Why It Matters
Compressors and expanders are everywhere.
Modern economies convert massive amounts of energy between heat, pressure, shaft power, and electricity. The machines that make those conversions possible are compressors and expanders…they compress, heat, cool, transport, separate, and turn generators. Engines perform both compression and expansion…engine efficiency depends heavily on how well they do both.
Our technology development efforts aim to impact the entire world by making fundamental energy transformation processes more efficient.
How We Are Different
Compressors and expanders are usually classified either as positive-displacement or as dynamic machines. Positive-displacement (e.g., reciprocating or screw) machines confine and squeeze (or expand) a fixed quantity of gas. Dynamic machines (e.g., turbomachines) use momentum to continuously push gas molecules into an open volume.

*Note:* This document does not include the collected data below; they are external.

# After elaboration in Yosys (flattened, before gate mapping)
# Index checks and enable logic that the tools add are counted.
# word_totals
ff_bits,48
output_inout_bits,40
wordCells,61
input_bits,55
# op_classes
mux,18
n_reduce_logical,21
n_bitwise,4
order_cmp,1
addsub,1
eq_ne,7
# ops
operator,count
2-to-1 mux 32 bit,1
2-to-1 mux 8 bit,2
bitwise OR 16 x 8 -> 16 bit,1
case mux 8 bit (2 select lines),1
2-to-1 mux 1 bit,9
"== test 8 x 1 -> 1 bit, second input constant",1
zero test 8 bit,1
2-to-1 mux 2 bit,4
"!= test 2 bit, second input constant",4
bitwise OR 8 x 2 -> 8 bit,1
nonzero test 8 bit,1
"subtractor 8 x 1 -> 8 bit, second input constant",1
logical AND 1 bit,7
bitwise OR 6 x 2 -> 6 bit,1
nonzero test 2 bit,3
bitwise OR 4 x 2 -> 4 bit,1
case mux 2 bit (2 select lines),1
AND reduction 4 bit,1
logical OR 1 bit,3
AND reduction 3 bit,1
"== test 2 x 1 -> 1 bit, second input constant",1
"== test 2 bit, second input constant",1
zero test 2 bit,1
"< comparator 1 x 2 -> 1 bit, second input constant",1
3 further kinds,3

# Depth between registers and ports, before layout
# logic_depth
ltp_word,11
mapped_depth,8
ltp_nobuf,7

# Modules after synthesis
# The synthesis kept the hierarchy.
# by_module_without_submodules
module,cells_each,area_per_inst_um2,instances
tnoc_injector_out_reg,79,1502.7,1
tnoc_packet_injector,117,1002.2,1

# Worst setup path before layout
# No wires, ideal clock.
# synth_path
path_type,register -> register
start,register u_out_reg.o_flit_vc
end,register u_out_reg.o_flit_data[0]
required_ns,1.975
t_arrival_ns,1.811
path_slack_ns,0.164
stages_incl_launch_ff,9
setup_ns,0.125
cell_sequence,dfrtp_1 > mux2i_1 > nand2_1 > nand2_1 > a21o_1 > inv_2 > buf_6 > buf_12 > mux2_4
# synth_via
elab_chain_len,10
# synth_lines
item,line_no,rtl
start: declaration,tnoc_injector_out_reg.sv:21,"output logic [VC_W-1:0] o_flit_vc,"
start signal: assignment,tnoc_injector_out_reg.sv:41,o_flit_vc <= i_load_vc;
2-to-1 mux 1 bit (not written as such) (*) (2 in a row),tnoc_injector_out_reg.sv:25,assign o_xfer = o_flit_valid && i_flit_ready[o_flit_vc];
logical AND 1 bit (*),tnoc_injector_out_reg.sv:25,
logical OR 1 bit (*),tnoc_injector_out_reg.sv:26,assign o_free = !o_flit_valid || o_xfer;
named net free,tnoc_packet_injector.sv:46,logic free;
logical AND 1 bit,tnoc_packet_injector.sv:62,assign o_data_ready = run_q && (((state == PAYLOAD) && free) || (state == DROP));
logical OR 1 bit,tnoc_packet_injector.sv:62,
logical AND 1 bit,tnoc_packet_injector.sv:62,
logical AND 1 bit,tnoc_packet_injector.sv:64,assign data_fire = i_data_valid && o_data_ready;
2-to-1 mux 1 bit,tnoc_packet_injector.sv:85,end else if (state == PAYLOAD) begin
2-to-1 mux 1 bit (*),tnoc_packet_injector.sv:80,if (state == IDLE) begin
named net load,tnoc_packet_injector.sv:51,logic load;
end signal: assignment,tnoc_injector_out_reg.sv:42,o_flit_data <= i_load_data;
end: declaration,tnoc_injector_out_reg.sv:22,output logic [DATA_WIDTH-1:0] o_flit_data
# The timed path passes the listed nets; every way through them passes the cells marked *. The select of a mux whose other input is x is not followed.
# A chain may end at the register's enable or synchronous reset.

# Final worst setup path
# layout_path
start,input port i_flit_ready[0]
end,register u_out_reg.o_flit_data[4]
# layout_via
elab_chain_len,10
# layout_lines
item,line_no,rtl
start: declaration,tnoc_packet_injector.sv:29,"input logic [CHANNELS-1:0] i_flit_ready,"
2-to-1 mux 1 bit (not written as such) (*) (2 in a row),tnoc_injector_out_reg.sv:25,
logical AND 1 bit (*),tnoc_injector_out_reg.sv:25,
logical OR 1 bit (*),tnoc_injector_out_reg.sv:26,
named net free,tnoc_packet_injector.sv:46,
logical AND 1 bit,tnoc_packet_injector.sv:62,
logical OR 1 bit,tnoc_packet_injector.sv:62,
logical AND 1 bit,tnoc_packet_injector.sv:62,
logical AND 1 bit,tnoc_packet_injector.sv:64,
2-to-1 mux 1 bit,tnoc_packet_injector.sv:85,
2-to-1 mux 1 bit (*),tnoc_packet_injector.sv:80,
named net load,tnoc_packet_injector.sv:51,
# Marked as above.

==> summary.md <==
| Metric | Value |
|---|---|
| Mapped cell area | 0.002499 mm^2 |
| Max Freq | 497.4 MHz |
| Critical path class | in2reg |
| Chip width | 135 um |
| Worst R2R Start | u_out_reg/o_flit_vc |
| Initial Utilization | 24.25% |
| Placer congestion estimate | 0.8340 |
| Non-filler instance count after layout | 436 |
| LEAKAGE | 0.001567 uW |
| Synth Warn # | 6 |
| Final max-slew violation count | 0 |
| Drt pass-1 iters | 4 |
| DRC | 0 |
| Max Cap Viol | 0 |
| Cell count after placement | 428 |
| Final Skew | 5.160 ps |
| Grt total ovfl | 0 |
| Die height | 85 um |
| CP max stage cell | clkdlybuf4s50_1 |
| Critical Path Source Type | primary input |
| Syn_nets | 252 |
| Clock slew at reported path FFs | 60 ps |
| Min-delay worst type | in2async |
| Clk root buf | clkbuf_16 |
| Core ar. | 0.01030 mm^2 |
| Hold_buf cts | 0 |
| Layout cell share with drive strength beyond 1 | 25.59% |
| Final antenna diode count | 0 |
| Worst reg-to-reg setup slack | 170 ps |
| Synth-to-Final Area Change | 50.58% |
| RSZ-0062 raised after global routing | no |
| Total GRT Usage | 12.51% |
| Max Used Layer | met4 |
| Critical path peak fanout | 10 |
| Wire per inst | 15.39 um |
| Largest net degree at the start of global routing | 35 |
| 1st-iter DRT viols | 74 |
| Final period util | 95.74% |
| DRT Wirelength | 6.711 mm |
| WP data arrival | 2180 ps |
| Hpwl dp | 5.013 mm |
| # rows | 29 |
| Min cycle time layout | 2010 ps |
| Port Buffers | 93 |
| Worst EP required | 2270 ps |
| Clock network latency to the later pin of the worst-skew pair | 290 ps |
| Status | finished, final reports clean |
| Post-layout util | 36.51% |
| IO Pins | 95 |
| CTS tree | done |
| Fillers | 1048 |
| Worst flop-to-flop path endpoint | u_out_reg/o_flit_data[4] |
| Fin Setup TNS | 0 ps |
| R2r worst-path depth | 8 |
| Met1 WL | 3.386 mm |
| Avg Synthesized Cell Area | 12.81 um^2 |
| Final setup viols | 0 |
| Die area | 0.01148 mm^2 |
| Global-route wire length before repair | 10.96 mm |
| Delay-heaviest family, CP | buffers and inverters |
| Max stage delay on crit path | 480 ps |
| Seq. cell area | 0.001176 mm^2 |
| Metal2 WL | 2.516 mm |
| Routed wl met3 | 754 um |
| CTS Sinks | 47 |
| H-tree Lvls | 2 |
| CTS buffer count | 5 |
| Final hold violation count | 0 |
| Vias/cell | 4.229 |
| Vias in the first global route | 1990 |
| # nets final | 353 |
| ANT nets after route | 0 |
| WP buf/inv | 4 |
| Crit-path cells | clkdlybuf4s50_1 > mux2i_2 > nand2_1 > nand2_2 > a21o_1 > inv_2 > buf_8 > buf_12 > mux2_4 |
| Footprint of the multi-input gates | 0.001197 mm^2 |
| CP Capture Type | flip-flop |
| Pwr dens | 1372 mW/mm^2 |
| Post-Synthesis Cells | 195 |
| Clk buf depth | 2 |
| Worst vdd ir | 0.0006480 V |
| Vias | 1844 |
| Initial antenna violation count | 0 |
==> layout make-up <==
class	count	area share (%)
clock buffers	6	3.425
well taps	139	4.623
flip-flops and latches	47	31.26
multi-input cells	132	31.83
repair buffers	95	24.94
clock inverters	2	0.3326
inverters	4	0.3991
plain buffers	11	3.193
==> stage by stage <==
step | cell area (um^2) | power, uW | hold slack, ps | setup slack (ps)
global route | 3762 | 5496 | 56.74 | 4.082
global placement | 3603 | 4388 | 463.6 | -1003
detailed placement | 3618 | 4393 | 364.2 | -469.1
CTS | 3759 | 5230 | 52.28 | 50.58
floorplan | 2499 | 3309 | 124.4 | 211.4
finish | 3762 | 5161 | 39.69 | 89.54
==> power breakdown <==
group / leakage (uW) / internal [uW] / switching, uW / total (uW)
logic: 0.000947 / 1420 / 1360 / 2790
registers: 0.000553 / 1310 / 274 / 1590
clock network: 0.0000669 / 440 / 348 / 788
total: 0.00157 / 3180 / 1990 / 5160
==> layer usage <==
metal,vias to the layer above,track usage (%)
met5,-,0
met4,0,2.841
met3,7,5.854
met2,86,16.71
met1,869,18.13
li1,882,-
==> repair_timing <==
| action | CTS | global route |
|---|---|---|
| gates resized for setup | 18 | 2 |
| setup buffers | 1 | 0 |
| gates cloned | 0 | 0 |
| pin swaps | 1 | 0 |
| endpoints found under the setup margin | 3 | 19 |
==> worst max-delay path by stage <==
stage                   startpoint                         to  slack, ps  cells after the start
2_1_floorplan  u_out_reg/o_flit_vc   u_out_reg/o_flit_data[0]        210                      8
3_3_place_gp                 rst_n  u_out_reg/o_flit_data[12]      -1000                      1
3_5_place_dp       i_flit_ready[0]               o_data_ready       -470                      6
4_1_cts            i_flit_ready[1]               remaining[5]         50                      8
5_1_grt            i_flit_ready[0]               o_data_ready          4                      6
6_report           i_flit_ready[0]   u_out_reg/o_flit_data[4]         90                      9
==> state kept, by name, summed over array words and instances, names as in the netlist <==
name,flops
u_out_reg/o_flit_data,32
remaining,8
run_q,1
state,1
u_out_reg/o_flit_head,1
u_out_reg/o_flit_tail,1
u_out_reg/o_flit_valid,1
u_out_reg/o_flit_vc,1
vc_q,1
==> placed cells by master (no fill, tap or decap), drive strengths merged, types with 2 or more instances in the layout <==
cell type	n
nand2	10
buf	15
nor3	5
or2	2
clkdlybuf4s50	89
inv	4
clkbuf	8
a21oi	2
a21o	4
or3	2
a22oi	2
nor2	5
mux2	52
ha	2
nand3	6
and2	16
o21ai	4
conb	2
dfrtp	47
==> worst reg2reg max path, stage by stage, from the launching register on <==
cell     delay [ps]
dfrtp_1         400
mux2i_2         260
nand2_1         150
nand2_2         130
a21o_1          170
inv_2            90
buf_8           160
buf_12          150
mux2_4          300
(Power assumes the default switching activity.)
--- src/rtl/logic_unit_pipe_if.sv ---
// logic_unit_pipe_if: operand/request and result/flag bundle for the pipelined logic unit
interface logic_unit_pipe_if #(
    parameter int WIDTH = 4
);
    logic             in_valid;
    logic             in_ready;
    logic [WIDTH-1:0] a;
    logic [WIDTH-1:0] b;
    logic [2:0]       op;
    logic             acc;
    logic             acc_clr;
    logic             out_valid;
    logic             out_ready;
    logic [WIDTH-1:0] result;
    logic             zero;
    logic             parity;
    logic             all_ones;
    logic [WIDTH-1:0] acc_q;

    modport master (
        output in_valid, a, b, op, acc, acc_clr, out_ready,
        input  in_ready, out_valid, result, zero, parity, all_ones, acc_q
    );

    modport slave (
        input  in_valid, a, b, op, acc, acc_clr, out_ready,
        output in_ready, out_valid, result, zero, parity, all_ones, acc_q
    );
endinterface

Conventional reciprocating machines can achieve high compression ratios, and can accommodate some flow variation by speeding up and slowing down. Decades of mass production have brought down costs. However, pistons, valves, and cams make these machines bulky, heavy, complex, and inefficient.
Dynamic machines can achieve high throughput and high efficiency at large scale and high speed. But they are typically large and inflexible. Dynamic machines adapt poorly to changing flow rates and conditions. They do not scale down efficiently or affordably because of complex surface and volume interactions. Large pressure ratios require many expensive, high-speed stages.
StarRotor compressors and expanders are unique because they capture the best attributes of both positive-displacement and dynamic machines. The underlying gerotor concept has been used for a century to pump lubricating liquids, and is known for its efficiency, reliability, and ease of manufacturing. StarRotor has adapted gerotors for applications with gases, effectively creating a positive-displacement turbo machine with smooth, purely rotational motion. Oscillating masses are eliminated together with the mechanical and geometric complexities of competing technologies.
How It Works
A gerotor has inner and outer rotors. N inner rotor lobes fit N + 1 matching cavities in the outer rotor. Each rotor spins smoothly on its own axis of symmetry, but the two axes are slightly offset. The speeds differ by a fixed ratio corresponding to the different number of lobes and cavities, so that the volume within each cavity expands and contracts cyclically as the assembly rotates. All chambers operate simultaneously, processing a large volume with every rotation.
When spinning in one direction, the gerotor functions as a compressor. When spinning in the opposite direction, the gerotor functions as an expander.
To adapt gerotors for gas compression and expansion, StarRotor has pioneered innovations in several areas. The rotors are synchronized to prevent contact between lobes and cavities, and to eliminate the need for flood lubrication in the working space. Abradable coatings create a custom fit between inner and outer rotors to minimize internal bypass leakage. Advanced seal designs minimize leakage. Sophisticated porting ensures smooth gas flows with minimal internal pressure losses. These inventions are made practical by the relatively simple “two-dimensional” geometry of StarRotor components, and by modern manufacturing technology that makes it affordable to maintain the required tolerances.
Our long-term objective is to exploit the virtues of StarRotor compressors and expanders to develop super-efficient engines. Brayton cycle engines, especially in their recuperated form, can achieve efficiencies 2 to 3 times better than the best technologies currently available at similar scales, and can additionally benefit from fuel flexibility, smooth operation, and robust simple manufacturability.